◆ Brief
For the records that follow, please set down exactly the lines between the one holding "detailed placement,arst_n,valid_q[0],-0.10" and the one holding "finish,mul_req[53],part_hi_q[0],0.14", inclusive, and only those.

▽

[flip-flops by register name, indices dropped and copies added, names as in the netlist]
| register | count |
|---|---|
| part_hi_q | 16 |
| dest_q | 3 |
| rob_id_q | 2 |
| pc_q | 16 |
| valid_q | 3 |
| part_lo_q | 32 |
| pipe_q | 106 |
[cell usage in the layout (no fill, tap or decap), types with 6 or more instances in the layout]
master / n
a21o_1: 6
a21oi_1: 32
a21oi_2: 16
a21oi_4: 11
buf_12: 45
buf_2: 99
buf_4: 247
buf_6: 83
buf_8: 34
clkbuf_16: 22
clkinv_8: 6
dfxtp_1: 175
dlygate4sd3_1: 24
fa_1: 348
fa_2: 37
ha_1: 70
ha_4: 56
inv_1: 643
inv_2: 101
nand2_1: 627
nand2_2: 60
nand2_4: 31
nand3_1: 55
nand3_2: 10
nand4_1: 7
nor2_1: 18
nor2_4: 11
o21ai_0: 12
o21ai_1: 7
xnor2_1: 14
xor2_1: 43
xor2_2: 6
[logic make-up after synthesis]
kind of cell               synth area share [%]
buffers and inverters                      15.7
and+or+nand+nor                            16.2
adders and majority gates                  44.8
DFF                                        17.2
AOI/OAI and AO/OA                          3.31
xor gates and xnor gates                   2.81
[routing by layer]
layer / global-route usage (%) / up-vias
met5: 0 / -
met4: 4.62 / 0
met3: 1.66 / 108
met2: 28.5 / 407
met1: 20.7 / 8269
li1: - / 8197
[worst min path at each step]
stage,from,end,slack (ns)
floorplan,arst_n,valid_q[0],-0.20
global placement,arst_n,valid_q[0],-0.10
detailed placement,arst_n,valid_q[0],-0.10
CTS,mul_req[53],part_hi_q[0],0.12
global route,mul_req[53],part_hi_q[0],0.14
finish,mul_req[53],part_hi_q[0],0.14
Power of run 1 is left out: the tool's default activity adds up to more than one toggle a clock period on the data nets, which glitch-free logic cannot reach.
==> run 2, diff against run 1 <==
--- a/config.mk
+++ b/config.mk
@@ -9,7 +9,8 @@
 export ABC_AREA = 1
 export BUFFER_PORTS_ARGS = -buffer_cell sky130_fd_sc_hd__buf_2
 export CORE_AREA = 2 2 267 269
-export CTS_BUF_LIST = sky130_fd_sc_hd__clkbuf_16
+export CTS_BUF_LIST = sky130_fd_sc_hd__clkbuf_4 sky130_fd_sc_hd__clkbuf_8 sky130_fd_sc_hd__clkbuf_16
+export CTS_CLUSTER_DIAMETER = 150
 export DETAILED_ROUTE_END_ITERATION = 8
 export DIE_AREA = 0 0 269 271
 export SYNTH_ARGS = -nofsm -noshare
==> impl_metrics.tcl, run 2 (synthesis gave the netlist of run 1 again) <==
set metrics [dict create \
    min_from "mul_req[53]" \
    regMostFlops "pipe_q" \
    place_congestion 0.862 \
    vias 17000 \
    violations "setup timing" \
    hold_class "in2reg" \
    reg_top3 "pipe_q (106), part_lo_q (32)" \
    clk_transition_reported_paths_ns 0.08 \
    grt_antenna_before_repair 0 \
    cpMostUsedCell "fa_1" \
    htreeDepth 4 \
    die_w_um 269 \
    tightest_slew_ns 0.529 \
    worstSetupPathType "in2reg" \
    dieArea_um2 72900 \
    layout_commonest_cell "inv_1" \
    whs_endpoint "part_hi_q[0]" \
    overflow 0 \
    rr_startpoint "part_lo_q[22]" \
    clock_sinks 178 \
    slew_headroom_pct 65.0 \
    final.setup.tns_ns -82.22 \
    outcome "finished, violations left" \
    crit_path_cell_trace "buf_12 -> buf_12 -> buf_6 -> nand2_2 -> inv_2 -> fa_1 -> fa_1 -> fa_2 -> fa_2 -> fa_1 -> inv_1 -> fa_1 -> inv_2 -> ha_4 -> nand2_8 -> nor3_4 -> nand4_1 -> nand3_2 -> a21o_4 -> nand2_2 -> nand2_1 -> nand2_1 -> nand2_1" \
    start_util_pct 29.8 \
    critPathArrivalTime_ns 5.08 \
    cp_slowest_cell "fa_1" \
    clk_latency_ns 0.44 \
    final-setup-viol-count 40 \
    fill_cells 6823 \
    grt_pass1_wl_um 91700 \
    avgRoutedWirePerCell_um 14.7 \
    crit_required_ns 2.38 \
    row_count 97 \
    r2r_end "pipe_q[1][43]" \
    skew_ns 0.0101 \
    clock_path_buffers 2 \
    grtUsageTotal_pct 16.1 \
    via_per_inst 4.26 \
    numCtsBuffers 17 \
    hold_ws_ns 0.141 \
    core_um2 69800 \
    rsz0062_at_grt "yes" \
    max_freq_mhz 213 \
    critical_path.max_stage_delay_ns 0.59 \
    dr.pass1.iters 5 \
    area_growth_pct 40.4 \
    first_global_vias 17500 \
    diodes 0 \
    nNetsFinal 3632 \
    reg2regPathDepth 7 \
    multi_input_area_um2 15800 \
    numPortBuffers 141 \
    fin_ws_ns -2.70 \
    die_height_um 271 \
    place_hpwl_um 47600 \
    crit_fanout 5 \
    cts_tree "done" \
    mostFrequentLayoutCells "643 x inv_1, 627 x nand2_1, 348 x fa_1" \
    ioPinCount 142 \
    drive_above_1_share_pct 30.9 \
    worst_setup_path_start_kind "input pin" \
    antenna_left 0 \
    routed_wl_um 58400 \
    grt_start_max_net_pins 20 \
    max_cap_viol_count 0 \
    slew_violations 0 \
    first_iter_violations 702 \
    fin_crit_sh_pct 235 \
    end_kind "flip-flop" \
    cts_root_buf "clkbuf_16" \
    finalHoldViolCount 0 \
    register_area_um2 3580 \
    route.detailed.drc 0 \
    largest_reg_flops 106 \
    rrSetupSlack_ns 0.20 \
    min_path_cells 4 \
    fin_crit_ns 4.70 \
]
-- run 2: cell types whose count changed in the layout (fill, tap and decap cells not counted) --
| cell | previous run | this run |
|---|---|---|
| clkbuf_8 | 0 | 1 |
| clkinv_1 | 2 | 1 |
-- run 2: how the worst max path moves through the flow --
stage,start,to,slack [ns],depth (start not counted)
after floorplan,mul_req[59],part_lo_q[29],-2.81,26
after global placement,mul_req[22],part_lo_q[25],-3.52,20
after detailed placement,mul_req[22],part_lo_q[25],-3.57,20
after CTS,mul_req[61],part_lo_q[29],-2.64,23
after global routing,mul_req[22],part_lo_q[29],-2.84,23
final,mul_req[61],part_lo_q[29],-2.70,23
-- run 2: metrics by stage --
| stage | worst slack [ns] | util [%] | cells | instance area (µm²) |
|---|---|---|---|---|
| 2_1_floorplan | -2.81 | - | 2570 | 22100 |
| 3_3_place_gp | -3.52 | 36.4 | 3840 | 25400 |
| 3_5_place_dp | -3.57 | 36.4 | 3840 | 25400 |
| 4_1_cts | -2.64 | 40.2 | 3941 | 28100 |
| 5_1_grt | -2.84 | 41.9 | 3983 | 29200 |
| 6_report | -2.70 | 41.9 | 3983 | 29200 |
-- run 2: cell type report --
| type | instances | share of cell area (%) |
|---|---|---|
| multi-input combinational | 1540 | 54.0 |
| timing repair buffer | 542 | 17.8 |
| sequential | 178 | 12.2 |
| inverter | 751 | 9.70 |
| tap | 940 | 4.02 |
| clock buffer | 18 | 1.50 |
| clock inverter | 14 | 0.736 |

△

◆ Solution to this task
detailed placement,arst_n,valid_q[0],-0.10
CTS,mul_req[53],part_hi_q[0],0.12
global route,mul_req[53],part_hi_q[0],0.14
finish,mul_req[53],part_hi_q[0],0.14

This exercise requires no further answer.